In the entries below, find the line with "dp_prev <= 1'b1;" and the line with "dm_meta <= d_minus;". Reproduce those two lines and every line between them exactly, and nothing more.
··· Supplied information ···
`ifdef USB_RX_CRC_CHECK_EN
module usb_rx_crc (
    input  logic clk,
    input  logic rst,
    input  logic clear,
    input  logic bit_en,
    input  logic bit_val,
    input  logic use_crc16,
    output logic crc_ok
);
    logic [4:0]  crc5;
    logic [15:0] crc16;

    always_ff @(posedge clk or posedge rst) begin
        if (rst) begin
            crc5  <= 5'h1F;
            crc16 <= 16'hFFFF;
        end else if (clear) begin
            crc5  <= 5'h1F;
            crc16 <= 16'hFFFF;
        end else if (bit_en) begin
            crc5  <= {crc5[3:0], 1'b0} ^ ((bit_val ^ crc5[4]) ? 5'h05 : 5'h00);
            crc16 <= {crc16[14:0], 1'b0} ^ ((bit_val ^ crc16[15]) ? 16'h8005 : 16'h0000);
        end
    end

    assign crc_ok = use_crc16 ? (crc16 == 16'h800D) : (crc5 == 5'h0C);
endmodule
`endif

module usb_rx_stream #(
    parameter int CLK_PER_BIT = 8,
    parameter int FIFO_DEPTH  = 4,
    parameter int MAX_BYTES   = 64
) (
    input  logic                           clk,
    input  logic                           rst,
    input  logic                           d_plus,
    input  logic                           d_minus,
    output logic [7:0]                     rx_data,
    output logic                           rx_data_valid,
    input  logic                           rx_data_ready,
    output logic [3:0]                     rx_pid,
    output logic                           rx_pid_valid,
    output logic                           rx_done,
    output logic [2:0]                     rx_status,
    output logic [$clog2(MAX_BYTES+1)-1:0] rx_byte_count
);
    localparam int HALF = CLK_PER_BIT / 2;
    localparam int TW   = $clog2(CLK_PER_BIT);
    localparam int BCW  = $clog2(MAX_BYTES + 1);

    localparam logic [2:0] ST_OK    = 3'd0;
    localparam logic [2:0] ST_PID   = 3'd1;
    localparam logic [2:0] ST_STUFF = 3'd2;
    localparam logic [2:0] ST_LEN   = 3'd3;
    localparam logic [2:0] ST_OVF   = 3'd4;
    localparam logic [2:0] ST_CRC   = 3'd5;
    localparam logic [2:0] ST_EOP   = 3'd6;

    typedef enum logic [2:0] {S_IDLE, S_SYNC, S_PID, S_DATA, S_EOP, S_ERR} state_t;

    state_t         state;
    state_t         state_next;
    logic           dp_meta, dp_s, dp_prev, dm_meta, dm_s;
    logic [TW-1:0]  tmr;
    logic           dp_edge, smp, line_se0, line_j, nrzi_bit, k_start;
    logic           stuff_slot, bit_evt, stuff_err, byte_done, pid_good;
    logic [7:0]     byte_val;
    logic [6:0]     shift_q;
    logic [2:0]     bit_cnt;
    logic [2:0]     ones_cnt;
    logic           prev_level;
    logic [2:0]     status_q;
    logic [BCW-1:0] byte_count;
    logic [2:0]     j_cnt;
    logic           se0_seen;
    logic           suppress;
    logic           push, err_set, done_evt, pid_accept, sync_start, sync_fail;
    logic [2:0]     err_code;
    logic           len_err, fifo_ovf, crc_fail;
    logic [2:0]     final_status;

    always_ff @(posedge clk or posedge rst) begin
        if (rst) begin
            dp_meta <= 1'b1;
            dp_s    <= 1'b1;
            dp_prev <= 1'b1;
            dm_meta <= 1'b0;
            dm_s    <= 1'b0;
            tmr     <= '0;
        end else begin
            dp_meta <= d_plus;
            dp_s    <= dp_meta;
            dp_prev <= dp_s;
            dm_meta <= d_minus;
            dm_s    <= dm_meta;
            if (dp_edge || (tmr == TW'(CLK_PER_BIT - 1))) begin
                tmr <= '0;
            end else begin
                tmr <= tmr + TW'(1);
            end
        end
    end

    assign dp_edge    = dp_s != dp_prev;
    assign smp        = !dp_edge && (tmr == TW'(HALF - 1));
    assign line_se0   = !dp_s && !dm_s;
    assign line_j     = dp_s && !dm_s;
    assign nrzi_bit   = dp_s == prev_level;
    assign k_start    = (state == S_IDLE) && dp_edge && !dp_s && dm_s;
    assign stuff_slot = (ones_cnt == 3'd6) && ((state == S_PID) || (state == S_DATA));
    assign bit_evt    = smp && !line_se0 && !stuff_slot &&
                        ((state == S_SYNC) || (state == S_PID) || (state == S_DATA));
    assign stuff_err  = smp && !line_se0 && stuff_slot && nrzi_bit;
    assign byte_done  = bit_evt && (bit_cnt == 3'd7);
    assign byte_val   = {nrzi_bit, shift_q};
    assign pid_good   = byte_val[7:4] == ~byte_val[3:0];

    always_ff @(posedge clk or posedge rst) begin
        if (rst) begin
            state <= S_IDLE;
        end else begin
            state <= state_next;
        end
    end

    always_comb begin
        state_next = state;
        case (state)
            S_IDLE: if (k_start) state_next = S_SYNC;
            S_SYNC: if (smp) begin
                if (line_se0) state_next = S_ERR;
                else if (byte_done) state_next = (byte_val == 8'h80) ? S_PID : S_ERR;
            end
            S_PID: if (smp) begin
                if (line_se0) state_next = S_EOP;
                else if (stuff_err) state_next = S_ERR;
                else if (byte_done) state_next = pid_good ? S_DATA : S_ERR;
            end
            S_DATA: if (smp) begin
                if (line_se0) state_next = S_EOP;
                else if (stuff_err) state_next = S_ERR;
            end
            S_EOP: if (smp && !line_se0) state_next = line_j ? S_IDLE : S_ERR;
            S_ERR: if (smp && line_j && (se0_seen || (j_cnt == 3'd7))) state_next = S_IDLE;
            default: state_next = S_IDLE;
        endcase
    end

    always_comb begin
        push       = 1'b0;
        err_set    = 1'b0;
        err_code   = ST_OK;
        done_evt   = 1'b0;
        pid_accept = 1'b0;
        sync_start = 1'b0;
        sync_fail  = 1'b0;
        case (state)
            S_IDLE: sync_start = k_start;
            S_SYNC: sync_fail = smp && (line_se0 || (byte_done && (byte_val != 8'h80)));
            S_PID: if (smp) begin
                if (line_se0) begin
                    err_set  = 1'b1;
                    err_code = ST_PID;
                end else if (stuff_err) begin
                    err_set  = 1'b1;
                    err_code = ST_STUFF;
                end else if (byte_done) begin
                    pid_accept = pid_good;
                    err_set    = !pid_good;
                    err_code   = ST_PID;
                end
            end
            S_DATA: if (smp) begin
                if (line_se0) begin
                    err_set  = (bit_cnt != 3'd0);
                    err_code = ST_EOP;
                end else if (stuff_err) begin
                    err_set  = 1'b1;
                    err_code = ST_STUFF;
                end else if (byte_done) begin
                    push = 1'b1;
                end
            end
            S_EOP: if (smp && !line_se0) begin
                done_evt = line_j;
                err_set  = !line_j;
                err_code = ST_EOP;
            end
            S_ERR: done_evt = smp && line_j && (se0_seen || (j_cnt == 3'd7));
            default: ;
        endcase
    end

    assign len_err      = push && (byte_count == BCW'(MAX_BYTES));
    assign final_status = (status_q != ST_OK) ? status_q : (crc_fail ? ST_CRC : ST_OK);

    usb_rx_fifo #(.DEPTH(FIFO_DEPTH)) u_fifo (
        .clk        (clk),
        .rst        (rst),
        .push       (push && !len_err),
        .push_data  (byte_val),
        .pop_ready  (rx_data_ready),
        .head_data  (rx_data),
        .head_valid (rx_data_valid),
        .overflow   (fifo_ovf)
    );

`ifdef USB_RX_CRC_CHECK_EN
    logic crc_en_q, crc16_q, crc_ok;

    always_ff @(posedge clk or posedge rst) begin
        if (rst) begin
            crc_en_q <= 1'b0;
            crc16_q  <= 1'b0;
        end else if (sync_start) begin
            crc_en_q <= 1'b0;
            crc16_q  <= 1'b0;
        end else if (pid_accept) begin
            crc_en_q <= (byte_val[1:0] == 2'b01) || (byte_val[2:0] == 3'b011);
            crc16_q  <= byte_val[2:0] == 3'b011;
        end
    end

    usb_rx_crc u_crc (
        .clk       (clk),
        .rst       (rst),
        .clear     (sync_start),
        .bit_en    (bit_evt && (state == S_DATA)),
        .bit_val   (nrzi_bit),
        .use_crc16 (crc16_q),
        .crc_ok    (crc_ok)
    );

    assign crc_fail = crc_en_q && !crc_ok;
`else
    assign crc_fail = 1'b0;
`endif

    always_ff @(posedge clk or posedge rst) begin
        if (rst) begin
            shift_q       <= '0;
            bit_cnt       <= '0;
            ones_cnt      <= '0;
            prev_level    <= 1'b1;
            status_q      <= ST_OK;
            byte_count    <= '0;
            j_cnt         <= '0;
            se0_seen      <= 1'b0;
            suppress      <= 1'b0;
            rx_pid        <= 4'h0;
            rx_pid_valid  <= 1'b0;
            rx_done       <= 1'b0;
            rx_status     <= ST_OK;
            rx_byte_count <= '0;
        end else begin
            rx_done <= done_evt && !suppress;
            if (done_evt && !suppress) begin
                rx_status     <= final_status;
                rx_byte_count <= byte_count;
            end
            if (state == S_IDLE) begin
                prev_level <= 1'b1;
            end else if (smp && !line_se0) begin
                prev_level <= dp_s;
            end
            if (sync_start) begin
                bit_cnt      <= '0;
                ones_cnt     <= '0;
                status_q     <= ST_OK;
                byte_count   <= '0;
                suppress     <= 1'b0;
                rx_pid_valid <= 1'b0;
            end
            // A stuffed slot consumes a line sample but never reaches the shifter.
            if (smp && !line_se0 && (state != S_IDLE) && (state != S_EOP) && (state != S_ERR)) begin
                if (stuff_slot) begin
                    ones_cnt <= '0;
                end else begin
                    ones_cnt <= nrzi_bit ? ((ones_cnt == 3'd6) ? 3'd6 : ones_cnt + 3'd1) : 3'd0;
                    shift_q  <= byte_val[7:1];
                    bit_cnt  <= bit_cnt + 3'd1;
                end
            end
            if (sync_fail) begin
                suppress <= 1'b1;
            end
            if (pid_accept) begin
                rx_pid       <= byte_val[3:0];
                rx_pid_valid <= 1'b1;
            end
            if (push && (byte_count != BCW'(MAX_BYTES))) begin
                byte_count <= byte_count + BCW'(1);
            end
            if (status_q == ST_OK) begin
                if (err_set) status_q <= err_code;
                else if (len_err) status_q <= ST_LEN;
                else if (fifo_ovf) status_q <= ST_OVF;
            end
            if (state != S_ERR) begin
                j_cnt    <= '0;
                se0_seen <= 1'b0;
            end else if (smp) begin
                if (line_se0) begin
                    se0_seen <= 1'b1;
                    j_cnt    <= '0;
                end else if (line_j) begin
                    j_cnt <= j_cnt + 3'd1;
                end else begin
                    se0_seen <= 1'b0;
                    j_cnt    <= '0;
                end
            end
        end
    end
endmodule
···
▸ **Response below**:
            dp_prev <= 1'b1;
            dm_meta <= 1'b0;
            dm_s    <= 1'b0;
            tmr     <= '0;
        end else begin
            dp_meta <= d_plus;
            dp_s    <= dp_meta;
            dp_prev <= dp_s;
            dm_meta <= d_minus;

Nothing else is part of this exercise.